[Stored items from a collection]
- - - -

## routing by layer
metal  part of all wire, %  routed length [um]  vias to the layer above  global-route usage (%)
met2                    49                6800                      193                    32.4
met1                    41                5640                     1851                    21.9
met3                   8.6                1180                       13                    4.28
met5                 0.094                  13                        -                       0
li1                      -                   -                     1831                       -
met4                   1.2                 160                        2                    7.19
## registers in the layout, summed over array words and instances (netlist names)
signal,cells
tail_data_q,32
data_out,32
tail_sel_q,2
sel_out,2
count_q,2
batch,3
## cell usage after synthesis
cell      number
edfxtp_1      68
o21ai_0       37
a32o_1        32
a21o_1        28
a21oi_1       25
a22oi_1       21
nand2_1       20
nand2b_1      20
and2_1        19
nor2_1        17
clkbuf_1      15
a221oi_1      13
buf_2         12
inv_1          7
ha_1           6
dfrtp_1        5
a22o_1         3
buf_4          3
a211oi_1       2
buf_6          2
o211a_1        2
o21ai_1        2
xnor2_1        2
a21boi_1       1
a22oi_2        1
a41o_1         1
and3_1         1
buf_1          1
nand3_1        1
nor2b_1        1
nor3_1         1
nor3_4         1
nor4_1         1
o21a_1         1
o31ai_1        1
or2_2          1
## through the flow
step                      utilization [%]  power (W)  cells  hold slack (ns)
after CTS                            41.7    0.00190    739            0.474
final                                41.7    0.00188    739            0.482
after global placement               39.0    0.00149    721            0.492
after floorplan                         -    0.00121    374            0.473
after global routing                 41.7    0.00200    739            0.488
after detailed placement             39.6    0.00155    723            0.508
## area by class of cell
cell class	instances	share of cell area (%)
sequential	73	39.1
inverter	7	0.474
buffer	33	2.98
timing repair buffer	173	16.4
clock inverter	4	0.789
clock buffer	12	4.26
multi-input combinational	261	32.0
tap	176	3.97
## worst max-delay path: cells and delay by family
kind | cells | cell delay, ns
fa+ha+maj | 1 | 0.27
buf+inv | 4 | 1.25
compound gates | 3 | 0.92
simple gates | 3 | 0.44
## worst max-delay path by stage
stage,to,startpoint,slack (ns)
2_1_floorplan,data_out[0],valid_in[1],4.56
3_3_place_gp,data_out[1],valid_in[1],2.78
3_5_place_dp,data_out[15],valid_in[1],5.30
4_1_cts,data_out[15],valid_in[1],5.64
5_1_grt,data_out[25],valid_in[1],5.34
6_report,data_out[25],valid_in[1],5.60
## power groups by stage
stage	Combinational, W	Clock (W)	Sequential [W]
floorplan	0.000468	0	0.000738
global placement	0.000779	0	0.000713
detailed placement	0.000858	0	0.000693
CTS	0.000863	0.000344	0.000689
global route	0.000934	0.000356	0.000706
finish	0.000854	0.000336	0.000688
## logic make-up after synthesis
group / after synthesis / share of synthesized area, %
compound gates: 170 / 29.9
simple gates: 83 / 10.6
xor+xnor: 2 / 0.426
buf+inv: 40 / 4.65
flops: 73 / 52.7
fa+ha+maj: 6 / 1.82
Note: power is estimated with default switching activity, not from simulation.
`config.mk`:
```
export PLATFORM = sky130hd
export DESIGN_NAME = uart_dut_sequencer
export DESIGN_NICKNAME = d
export VERILOG_FILES = /design/src/rtl/uart_dut_pkg.sv /design/src/rtl/uart_tx_scheduler.sv /design/src/rtl/uart_dut_sequencer.sv
export SDC_FILE = /design/constraint.sdc
export NUM_CORES = 1
export LEC_CHECK = 0
export ABC_CLOCK_PERIOD_IN_PS = 2600
export BUFFER_PORTS_ARGS = -buffer_cell sky130_fd_sc_hd__buf_4
export CELL_PAD_IN_SITES_DETAIL_PLACEMENT = 1
export CELL_PAD_IN_SITES_GLOBAL_PLACEMENT = 1
export CORE_UTILIZATION = 45
export CTS_CLUSTER_SIZE = 16
export DETAILED_ROUTE_END_ITERATION = 10
export PLACE_DENSITY = 0.81
export REMOVE_ABC_BUFFERS = 1
export SLEW_MARGIN = 20
export SYNTH_ARGS = -nofsm -noshare
export SYNTH_HDL_FRONTEND = slang
export SYNTH_SLANG_ARGS = --single-unit
```
`constraint.sdc`:
```
create_clock -name iCE_CLK -period 2.6 [get_ports iCE_CLK]
set_input_delay 0.52 -clock iCE_CLK [delete_from_list [all_inputs] [get_ports iCE_CLK]]
set_output_delay 0.52 -clock iCE_CLK [all_outputs]
set_load 0.005 [all_outputs]
```
<file path="config.mk">
export PLATFORM = sky130hd
export DESIGN_NAME = switch_sequence_player
export DESIGN_NICKNAME = d
export VERILOG_FILES = /design/src/rtl/switch_sequence_player.sv
export SDC_FILE = /design/constraint.sdc
export NUM_CORES = 1
export LEC_CHECK = 0
export CORE_ASPECT_RATIO = 0.9
export CORE_MARGIN = 8
export CORE_UTILIZATION = 57
export DETAILED_ROUTE_END_ITERATION = 12
export PLACE_DENSITY = 0.89
export SYNTH_ARGS = -nofsm -noshare
export SYNTH_HDL_FRONTEND = slang
export SYNTH_SLANG_ARGS = --single-unit
</file>
<file path="constraint.sdc">
create_clock -name clk -period 3.2 [get_ports clk]
set_input_delay 0.64 -clock clk [delete_from_list [all_inputs] [get_ports clk]]
set_output_delay 0.64 -clock clk [all_outputs]
set_load 0.01 [all_outputs]
</file>
<file path="src/rtl/switch_sequence_player.sv">
// switch_sequence_player: replays stored 4-bit switch codes as timed hold/gap pulses on S (optional SEQ_PLAYER_LOOP_EN adds a loop input)
module switch_sequence_player #(
  parameter int DEPTH    = 8,
  parameter int HOLD_CYC = 16,
  parameter int GAP_CYC  = 8,
  parameter int CNT_W    = 8
) (
  input  logic                     clk,
  input  logic                     reset,
  input  logic                     wr_en,
  input  logic [3:0]               wr_code,
  input  logic                     clr,
  input  logic                     start,
  input  logic                     abort,
`ifdef SEQ_PLAYER_LOOP_EN
  input  logic                     loop,
`endif
  output logic [3:0]               S,
  output logic                     busy,
  output logic                     done,
  output logic                     wr_err,
  output logic [$clog2(DEPTH):0]   len
);
  localparam int IW = $clog2(DEPTH);
  localparam int LW = IW + 1;
  typedef enum logic [1:0] {IDLE, HOLD, GAP} state_t;
  state_t state_q, state_d;
  logic [IW-1:0] idx_q, idx_d;
  logic [CNT_W-1:0] timer_q, timer_d;
  logic [LW-1:0] len_q, len_d;
  logic [3:0] s_q, s_d;
  logic done_q, done_d, wr_err_q, wr_err_d;
  logic [3:0] mem_q [DEPTH];
  logic wr_ok, last, step, loop_w;
`ifdef SEQ_PLAYER_LOOP_EN
  assign loop_w = loop;
`else
  assign loop_w = 1'b0;
`endif
  assign last = {1'b0, idx_q} == len_q - LW'(1);
  // next state: abort first, then IDLE command decode or HOLD/GAP timing
  always_comb begin
    state_d  = state_q;
    idx_d    = idx_q;
    timer_d  = timer_q;
    len_d    = len_q;
    s_d      = s_q;
    done_d   = 1'b0;
    wr_err_d = 1'b0;
    wr_ok    = 1'b0;
    step     = 1'b0;
    if (abort) begin
      state_d = IDLE;
      s_d     = 4'd0;
      timer_d = '0;
    end else if (state_q == IDLE) begin
      if (start) begin
        if (len_q != '0) begin
          state_d = HOLD;
          idx_d   = '0;
          s_d     = mem_q[0];
          timer_d = CNT_W'(HOLD_CYC - 1);
        end else done_d = 1'b1;
      end else if (clr) len_d = '0;
      else if (wr_en) begin
        wr_ok    = len_q != LW'(DEPTH);
        len_d    = wr_ok ? len_q + LW'(1) : len_q;
        wr_err_d = !wr_ok;
      end
    end else begin
      wr_err_d = wr_en;
      if (timer_q != '0) timer_d = timer_q - CNT_W'(1);
      else if (state_q == HOLD && GAP_CYC > 0) begin
        state_d = GAP;
        s_d     = 4'd0;
        timer_d = CNT_W'(GAP_CYC - 1);
      end else step = 1'b1;
      if (step) begin
        if (!last || loop_w) begin
          idx_d   = last ? '0 : idx_q + IW'(1);
          state_d = HOLD;
          s_d     = mem_q[idx_d];
          timer_d = CNT_W'(HOLD_CYC - 1);
        end else begin
          state_d = IDLE;
          s_d     = 4'd0;
          done_d  = 1'b1;
        end
      end
    end
  end
  // state and output registers
  always_ff @(posedge clk) begin
    if (reset) begin
      state_q  <= IDLE;
      idx_q    <= '0;
      timer_q  <= '0;
      len_q    <= '0;
      s_q      <= 4'd0;
      done_q   <= 1'b0;
      wr_err_q <= 1'b0;
    end else begin
      state_q  <= state_d;
      idx_q    <= idx_d;
      timer_q  <= timer_d;
      len_q    <= len_d;
      s_q      <= s_d;
      done_q   <= done_d;
      wr_err_q <= wr_err_d;
    end
  end
  // code storage, contents need no reset
  always_ff @(posedge clk) begin
    if (!reset && wr_ok) mem_q[len_q[IW-1:0]] <= wr_code;
  end
  assign S      = s_q;
  assign busy   = state_q != IDLE;
  assign done   = done_q;
  assign wr_err = wr_err_q;
  assign len    = len_q;
endmodule
</file>
-- Word level (Yosys, flattened, before mapping)
Memory sizes are Yosys's and may differ from the RTL's.
Cells that the tools add are included.
W data, S select, Z words.
- add/subtract/negate cells: 4
- $mul: 0
- div/mod/pow operators: 0
- $lt $le $gt $ge: 0
- eq/ne operators: 7
- shift operators: 0
- mux-type cells: 50
- bitwise gates (word level): 2
- reduce and logical (&&, ||, !) cells: 16
- operator list (operator ; count):
    $mux W8 ; 7
    $mux W4 ; 10
    $mux W1 ; 21
    $mux W3 ; 6
    $mux W2 ; 6
    $reduce_and A5 Y1 ; 2
    $reduce_bool A2 Y1 ; 4
    $reduce_bool A8 Y1 ; 1
    $sub A8 B1 Y8 const B ; 1
    $add A4 B1 Y4 const B ; 1
    $eq A3 B4 Y1 ; 1
    $ne A2 B1 Y1 const B ; 2
    $ne A4 B4 Y1 const B ; 1
    $reduce_and A4 Y1 ; 1
    $reduce_bool A4 Y1 ; 1
    $sub A4 B1 Y4 const B ; 1
    $add A3 B1 Y3 const B ; 1
    $ne A3 B2 Y1 const B ; 1
    $reduce_bool A3 Y1 ; 1
    $eq A2 B1 Y1 const B ; 1
    $logic_not A1 Y1 ; 2
    $logic_not A2 Y1 ; 1
    $ne A2 B2 Y1 const B ; 1
    $not A1 Y1 ; 2
    other kinds (3) ; 3
- register bits after elaboration: 23
- bits in latches: 0
- bits in writable memories: 32
- bits in read-only memories: 0
- input bits: 10
- output and inout port bits: 11
- logic and storage cells: 87
- memories: 1
- memory list (name ; words ; width ; read ports ; clocked after Yosys merged registers in ; write ports ; line ; source):
    mem_q ; 8 ; 4 ; 2 ; 0 ; 1 ; 33 ; logic [3:0] mem_q [DEPTH];

-- Logic depth before layout (Yosys ltp)
- depth in word-level cells: 9
- mapped depth: 9

-- Worst setup path after synthesis
No wires, ideal clock.
- path type: reg2reg
- start point: reg len_q[1] (netlist: len[1])
- end point: reg s_q[0] (netlist: S[0])
- setup time: 0.123 ns
- data arrival time: 2.770 ns
- slack: 0.307 ns
- stages on the path, launching flop included: 10
- path buffers: 1
- clock period less this slack: 2.893 ns
- cells stage by stage: dfxtp_1 clkbuf_1 inv_1 ha_1 xor2_4 a41oi_4 mux4_1 mux2_2 a221oi_1 nor2_1
- cells in the longest elaborated chain, start to end: 7
- elaborated cells between the ends (all ways): 10
- classes of those cells: 1 x add/sub; 2 x eq/ne; 4 x mux; 2 x reduce/logical; 1 x memory
- RTL lines (element ; line ; source):
    start: declaration ; 30 ; logic [LW-1:0] len_q, len_d;
    start signal: assignment ; 106 ; len_q <= len_d;
    $sub A4 B1 Y4 ; 40 ; assign last = {1'b0, idx_q} == len_q - LW'(1);
    $eq A3 B4 Y1 ; 40 ;
    $mux W3 ; 80 ; idx_d = last ? '0 : idx_q + IW'(1);
    $mem_v2 Z8 W4 ; - ;
    $mux W4 ; 79 ; if (!last || loop_w) begin
    $mux W4 ; 78 ; if (step) begin
    $mux W4 ; 56 ; end else if (state_q == IDLE) begin
    end signal: assignment ; 99 ; s_q <= 4'd0;
    end signal: assignment ; 107 ; s_q <= s_d;
    end: declaration ; 31 ; logic [3:0] s_q, s_d;
Parallel ways exist; a longest one is shown, timed or not.
A chain may end at the register's enable or synchronous reset.

-- Worst setup path after layout
- start point: reg len_q[0] (netlist: len[0])
- end point: reg s_q[0] (netlist: S[0])
The elaborated chain is that of the path after synthesis.

==> metrics <==
Die Area=0.00699 mm²; Worst setup EP type=flip-flop; worst skew pair latency=0.32 ns; num ports=21; Chip Width=87.3 µm; Critical Path RT=3.41 ns; VDD IR max=0.370 mV; crit start category=flip-flop; Slew @ Worst Pin=0.979 ns; unrepaired setup endpoints after global routing=no; area post-placement=0.00293 mm²; main combinational cell family by area after synthesis=compound AO/OA/AOI/OAI gates; hold path endpoint=state_q[0]$_SDFFE_PP0P_; drt first-iter violations=171; fin. max-slew vios=0; leading area contributor after synthesis=edfxtp_1; CP Max Fanout=8; Routed WL=5750 µm; Mapped Cells=221; power per cell area=412 mW/mm²; post-CTS resize count=0; Die H=80.1 µm; max_cap viols=0; Primary FF master, synth=edfxtp_1; final period utilization=0.892; fin crit period=2.85 ns; flop-to-flop setup slack=0.35 ns; top cells by area in the synthesized netlist=edfxtp_1 (37%), dfxtp_1 (18%), mux4_1 (7.1%), a21oi_1 (3.1%), nor2_1 (3.0%); hold path start=state_q[0]$_SDFFE_PP0P_; layout cells sized above 1=0.107; Pre-antenna DRT Iters=4; finished layout cell area=0.00304 mm²; f_max=351 MHz; mux cell area share after synthesis=0.0961; # hold bufs at CTS=0; Routability Congestion=0.829; setup violators final=0; Leak=1.05 nW; Synth top cells by count=edfxtp_1 (32), dfxtp_1 (23), nor2_1 (21); R2R Path Start=len[0]$_SDFFE_PP0P_; Starting Density=0.588; Net Count, Synth=235; path depth of the worst reg2reg path=8; CP arrival=3.06 ns; CTS tree=built; antenna-violating nets left=0; Final Skew=0.00348 ns; core area=0.00443 mm²; register area share after synthesis=0.546; Unique masters post-synth=50; top-count cell post-synth=edfxtp_1; Total GRT Usage=0.174; synthesis-to-finish area growth=16.6%; Simple-Gate Fraction of Synth Area=0.140; Mapped Area=0.00260 mm²; setup_tns=0 ns; Hold Path Depth=2; Syn. warnings=0; CTS sink cnt=55; area fraction of the dominant cell type after synthesis=0.369; total CTS buffers=5; Post-route DRC=0; setup bufs post-CTS=0; Syn Area/Cell=11.8 µm²; nets=266; DR WL/cell=18.2 µm; initial antenna violation count=0; type of the tightest min-delay check=flip-flop to flip-flop; R2R Path End=S[0]$_SDFFE_PP0P_; Detailed Place HPWL=4020 µm; worst rel slew slack=0.330; CTS Root Buffer Type=clkbuf_8; I/O Buffers=20; outcome=complete, no violations; Crit Path Class=flip-flop to flip-flop; number of diodes=0; global-route wire length before repair=9320 µm; Synth Area in XOR/XNOR=0.0331; number of global-route vias before repair=1842; CTS H-tree lvls=2; DR vias=1918; number of flops mapped to enable cells by yosys=32; # rows=23; fraction of the mapped netlist area in compound gates=0.142; Final Hold Viols=0; post-synthesis adder-cell area fraction=0.0192; Seq cells post-synth=55; Max Buffers Root-to-Sink=2; grt total ovfl=0; Reg clk slew, reported paths=0.10 ns; pin count of the biggest net entering global routing=21; vias per inst=6.09; ys async rst share=0
## critical path, stage by stage (launching register included)
cell,delay (ns)
dfxtp_1,0.34
inv_1,0.08
ha_1,0.37
xor2_4,0.19
a41oi_4,0.44
mux4_1,0.64
mux2_2,0.29
a221oi_1,0.30
nor2_1,0.08
## registers in the layout (all words and copies together) (netlist names)
signal / cells
len: 4
idx_q: 3
S: 4
done: 1
wr_err: 1
state_q: 2
timer_q: 8
mem_q: 32
## power breakdown
part / leakage [nW] / internal, mW / switching (mW)
Sequential: 0.473 / 0.751 / 0.00298
Combinational: 0.527 / 0.0330 / 0.0489
Clock: 0.0515 / 0.165 / 0.250
## layout by cell type (no fill, tap or decap), types with 5 or more instances in the layout
master	netlist	final
a21oi_1	16	16
buf_4	0	10
clkbuf_8	0	5
clkdlybuf4s50_1	0	20
dfxtp_1	23	23
edfxtp_1	32	32
inv_1	9	9
mux2_2	5	5
mux4_1	7	7
nand2_1	14	14
nand3_1	7	7
nor2_1	21	21
nor3_1	9	9
o21ai_0	11	11
## routing by layer
metal	vias up	track usage	routed length [µm]
met1	928	0.213	2540
met3	10	0.0499	328
li1	920	-	-
met5	-	0	0
met4	0	0.0566	70
met2	60	0.288	2810
## cell families after synthesis
| family | count (synthesis) |
|---|---|
| AOI/OAI and AO/OA | 54 |
| muxes | 13 |
| DFF | 55 |
| buffers and inverters | 16 |
| xor gates and xnor gates | 6 |
| adders and majority gates | 4 |
| and+or+nand+nor | 73 |
## layout make-up
class | count | area (µm²)
clock buffers | 5 | 68.8
clock inverters | 3 | 33.8
fillers | 337 | 1400
inverters | 10 | 37.5
multi-input cells | 150 | 1120
flip-flops and latches | 55 | 1420
well taps | 62 | 77.6
repair buffers | 30 | 275
## through the flow
step / total power [mW] / hold WS, ns / instances / utilization / setup slack, ns
after floorplan: 0.812 / 0.445 / 221 / - / 0.307
after global placement: 0.849 / 0.459 / 307 / 0.662 / 0.437
after detailed placement: 0.850 / 0.464 / 307 / 0.662 / 0.395
after CTS: 1.26 / 0.480 / 315 / 0.685 / 0.353
after global routing: 1.30 / 0.499 / 315 / 0.685 / 0.202
final: 1.25 / 0.479 / 315 / 0.685 / 0.347
## how the worst max path moves through the flow
stage,start,end,cells after the start
finish,len[0]$_SDFFE_PP0P_,S[0]$_SDFFE_PP0P_,8
floorplan,len[1]$_SDFFE_PP0P_,S[0]$_SDFFE_PP0P_,9
global route,len[0]$_SDFFE_PP0P_,S[1]$_SDFFE_PP0P_,8
CTS,len[0]$_SDFFE_PP0P_,S[2]$_SDFFE_PP0P_,8
global placement,len[0]$_SDFFE_PP0P_,S[0]$_SDFFE_PP0P_,8
detailed placement,len[0]$_SDFFE_PP0P_,S[2]$_SDFFE_PP0P_,8
(Power assumes the default switching activity.)
**config.mk**
```make
export PLATFORM = sky130hd
export DESIGN_NAME = aes_input_stage
export DESIGN_NICKNAME = d
export VERILOG_FILES = /design/src/rtl/aes_pkg.sv /design/src/rtl/aes_word_packer.sv /design/src/rtl/aes_input_stage.sv
export SDC_FILE = /design/constraint.sdc
export NUM_CORES = 1
export LEC_CHECK = 0
export CORE_MARGIN = 2
export CORE_UTILIZATION = 48
export DETAILED_ROUTE_END_ITERATION = 8
export PLACE_DENSITY = 0.8
export REMOVE_ABC_BUFFERS = 1
export SYNTH_ARGS = -nofsm -noshare
export SYNTH_HDL_FRONTEND = slang
export SYNTH_SLANG_ARGS = --single-unit
```
**constraint.sdc**
```tcl
create_clock -name clk -period 4 [get_ports clk]
set_input_delay 0.6 -clock clk [delete_from_list [all_inputs] [get_ports clk]]
set_output_delay 0.6 -clock clk [all_outputs]
set_load 0.05 [all_outputs]
```
===== src/rtl/byte_to_word_splitter.sv =====
// Byte-addressed CPU request to word-addressed cache request converter.
// Misaligned accesses that straddle a word boundary are issued as two beats.

// One byte lane of the 8-byte window spanning the base word and the next word.
module byte_to_word_splitter_lane #(
    parameter int LANE = 0
) (
    input  logic [1:0]  off,
    input  logic [2:0]  nbytes,
    input  logic [31:0] wdata,
    output logic        en,
    output logic [7:0]  data
);
    logic [3:0] lane_idx;
    logic [3:0] k;
    logic       ge;

    always_comb begin
        lane_idx = 4'(LANE);
        ge       = lane_idx >= {2'b00, off};
        k        = lane_idx - {2'b00, off};
        en       = ge && (k < {1'b0, nbytes});
        // Shifted write data is not masked by size, so all four source bytes land.
        data     = (ge && (k < 4'd4)) ? wdata[{k[1:0], 3'b000} +: 8] : 8'h00;
    end
endmodule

- - - -

Look above for the line holding "stage,to,startpoint,slack (ns)" and the line holding "compound gates: 170 / 29.9". Retype both, and every line between them, word for word and nothing else.

stage,to,startpoint,slack (ns)
2_1_floorplan,data_out[0],valid_in[1],4.56
3_3_place_gp,data_out[1],valid_in[1],2.78
3_5_place_dp,data_out[15],valid_in[1],5.30
4_1_cts,data_out[15],valid_in[1],5.64
5_1_grt,data_out[25],valid_in[1],5.34
6_report,data_out[25],valid_in[1],5.60
## power groups by stage
stage	Combinational, W	Clock (W)	Sequential [W]
floorplan	0.000468	0	0.000738
global placement	0.000779	0	0.000713
detailed placement	0.000858	0	0.000693
CTS	0.000863	0.000344	0.000689
global route	0.000934	0.000356	0.000706
finish	0.000854	0.000336	0.000688
## logic make-up after synthesis
group / after synthesis / share of synthesized area, %
compound gates: 170 / 29.9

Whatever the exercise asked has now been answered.